*** Opening of Records for the exercise ***
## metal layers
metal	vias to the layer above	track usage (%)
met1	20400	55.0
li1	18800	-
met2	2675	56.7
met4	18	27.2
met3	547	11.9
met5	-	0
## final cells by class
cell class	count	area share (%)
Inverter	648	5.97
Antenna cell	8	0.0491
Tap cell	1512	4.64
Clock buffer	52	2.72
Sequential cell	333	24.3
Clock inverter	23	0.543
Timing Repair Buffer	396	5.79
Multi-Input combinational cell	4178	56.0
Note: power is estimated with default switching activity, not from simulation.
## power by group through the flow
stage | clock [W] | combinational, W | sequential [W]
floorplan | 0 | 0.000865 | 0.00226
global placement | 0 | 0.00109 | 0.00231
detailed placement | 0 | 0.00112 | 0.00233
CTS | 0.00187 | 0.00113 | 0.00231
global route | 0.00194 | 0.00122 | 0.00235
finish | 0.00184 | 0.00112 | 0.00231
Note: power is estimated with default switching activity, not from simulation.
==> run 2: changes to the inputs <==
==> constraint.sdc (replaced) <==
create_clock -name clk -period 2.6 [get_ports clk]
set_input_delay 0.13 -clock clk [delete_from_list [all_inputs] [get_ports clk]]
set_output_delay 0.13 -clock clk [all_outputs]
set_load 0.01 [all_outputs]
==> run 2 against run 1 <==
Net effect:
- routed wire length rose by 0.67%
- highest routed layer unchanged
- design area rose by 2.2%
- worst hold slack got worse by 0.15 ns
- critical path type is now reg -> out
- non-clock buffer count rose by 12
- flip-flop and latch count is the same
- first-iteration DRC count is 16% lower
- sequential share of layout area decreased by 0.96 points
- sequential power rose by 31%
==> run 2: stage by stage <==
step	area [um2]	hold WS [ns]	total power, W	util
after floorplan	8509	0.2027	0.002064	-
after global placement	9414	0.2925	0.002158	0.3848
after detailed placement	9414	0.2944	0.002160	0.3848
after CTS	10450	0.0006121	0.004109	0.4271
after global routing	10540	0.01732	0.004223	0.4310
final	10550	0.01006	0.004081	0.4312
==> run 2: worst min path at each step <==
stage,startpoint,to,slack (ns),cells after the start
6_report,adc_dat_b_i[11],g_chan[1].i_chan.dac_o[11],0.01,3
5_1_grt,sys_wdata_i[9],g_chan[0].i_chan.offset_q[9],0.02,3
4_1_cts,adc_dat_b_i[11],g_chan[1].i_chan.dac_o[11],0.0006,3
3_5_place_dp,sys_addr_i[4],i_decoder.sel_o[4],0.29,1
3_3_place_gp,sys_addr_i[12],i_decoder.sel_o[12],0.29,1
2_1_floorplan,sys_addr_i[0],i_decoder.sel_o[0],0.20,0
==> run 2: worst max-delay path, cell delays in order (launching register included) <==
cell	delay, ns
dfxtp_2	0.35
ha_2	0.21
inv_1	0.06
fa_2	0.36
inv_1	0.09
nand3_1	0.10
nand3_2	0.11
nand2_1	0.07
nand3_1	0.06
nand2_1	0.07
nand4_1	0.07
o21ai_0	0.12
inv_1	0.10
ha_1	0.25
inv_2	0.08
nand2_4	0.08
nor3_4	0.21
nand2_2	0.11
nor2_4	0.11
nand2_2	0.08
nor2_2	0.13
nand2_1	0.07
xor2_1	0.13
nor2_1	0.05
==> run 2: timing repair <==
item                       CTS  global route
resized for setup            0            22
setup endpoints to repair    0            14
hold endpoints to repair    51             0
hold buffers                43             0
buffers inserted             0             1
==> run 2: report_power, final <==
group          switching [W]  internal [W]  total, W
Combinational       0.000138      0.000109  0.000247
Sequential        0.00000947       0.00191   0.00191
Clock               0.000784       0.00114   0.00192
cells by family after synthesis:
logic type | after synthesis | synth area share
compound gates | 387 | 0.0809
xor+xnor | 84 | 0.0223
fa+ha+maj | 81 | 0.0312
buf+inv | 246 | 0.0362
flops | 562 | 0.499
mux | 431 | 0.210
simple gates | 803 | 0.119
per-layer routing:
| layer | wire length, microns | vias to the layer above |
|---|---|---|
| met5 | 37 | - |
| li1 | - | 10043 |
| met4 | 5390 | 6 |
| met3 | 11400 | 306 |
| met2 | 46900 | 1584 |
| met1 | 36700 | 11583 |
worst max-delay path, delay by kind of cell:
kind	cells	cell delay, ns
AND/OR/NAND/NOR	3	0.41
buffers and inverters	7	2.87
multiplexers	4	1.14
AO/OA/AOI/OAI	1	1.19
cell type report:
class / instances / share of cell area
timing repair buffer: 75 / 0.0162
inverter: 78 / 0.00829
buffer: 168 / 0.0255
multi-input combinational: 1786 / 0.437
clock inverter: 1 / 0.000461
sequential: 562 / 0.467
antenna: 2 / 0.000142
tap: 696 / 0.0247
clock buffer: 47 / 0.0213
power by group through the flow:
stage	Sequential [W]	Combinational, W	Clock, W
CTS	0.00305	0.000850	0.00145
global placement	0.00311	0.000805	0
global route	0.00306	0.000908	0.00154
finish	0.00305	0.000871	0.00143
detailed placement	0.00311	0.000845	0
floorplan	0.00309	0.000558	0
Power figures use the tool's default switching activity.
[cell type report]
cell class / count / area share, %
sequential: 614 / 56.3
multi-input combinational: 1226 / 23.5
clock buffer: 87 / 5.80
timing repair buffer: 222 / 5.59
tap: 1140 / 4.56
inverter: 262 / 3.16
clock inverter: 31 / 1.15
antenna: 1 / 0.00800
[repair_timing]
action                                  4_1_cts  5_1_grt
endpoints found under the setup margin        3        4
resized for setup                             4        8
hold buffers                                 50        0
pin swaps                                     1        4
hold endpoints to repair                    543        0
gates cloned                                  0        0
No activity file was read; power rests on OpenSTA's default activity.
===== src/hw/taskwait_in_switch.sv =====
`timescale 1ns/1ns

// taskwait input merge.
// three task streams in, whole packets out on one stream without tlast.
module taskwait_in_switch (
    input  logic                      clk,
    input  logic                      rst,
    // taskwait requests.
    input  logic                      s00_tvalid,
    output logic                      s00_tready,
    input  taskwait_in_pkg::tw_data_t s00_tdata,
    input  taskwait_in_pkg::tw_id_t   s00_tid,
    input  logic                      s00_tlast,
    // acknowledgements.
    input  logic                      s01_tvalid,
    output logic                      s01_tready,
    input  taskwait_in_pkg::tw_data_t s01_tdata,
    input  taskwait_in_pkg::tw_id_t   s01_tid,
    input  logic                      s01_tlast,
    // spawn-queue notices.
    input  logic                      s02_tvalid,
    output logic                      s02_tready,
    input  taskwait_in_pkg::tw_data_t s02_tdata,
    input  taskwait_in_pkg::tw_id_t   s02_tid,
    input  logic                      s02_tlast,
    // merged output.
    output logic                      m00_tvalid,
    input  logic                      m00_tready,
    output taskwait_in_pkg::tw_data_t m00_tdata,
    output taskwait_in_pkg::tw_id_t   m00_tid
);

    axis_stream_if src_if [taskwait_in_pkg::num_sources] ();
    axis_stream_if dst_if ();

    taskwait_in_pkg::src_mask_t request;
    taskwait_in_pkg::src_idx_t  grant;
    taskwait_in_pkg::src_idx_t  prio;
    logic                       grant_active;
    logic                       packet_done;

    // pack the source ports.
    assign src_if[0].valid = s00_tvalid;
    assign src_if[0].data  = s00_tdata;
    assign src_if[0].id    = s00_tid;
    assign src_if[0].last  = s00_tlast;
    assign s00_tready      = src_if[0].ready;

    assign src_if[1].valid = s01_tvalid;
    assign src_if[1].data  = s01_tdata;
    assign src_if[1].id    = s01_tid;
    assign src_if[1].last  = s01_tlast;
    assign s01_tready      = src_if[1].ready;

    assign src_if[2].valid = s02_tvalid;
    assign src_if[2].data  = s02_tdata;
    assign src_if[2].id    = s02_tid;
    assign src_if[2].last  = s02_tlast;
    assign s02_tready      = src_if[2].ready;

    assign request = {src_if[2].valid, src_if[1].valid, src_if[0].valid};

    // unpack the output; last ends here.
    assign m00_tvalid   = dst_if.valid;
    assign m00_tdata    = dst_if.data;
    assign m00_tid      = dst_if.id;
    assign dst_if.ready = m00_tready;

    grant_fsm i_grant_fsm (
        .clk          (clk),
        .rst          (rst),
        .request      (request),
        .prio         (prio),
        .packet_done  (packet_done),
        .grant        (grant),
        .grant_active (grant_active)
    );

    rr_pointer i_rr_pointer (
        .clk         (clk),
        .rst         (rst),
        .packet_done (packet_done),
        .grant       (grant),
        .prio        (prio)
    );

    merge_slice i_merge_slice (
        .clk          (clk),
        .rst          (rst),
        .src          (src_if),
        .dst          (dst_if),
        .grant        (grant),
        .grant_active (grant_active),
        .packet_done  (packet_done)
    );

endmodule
*** Close of Records for the exercise ***
Note every line of the records that holds the word "above", and copy it.

** Exercise solution **
metal	vias to the layer above	track usage (%)
| layer | wire length, microns | vias to the layer above |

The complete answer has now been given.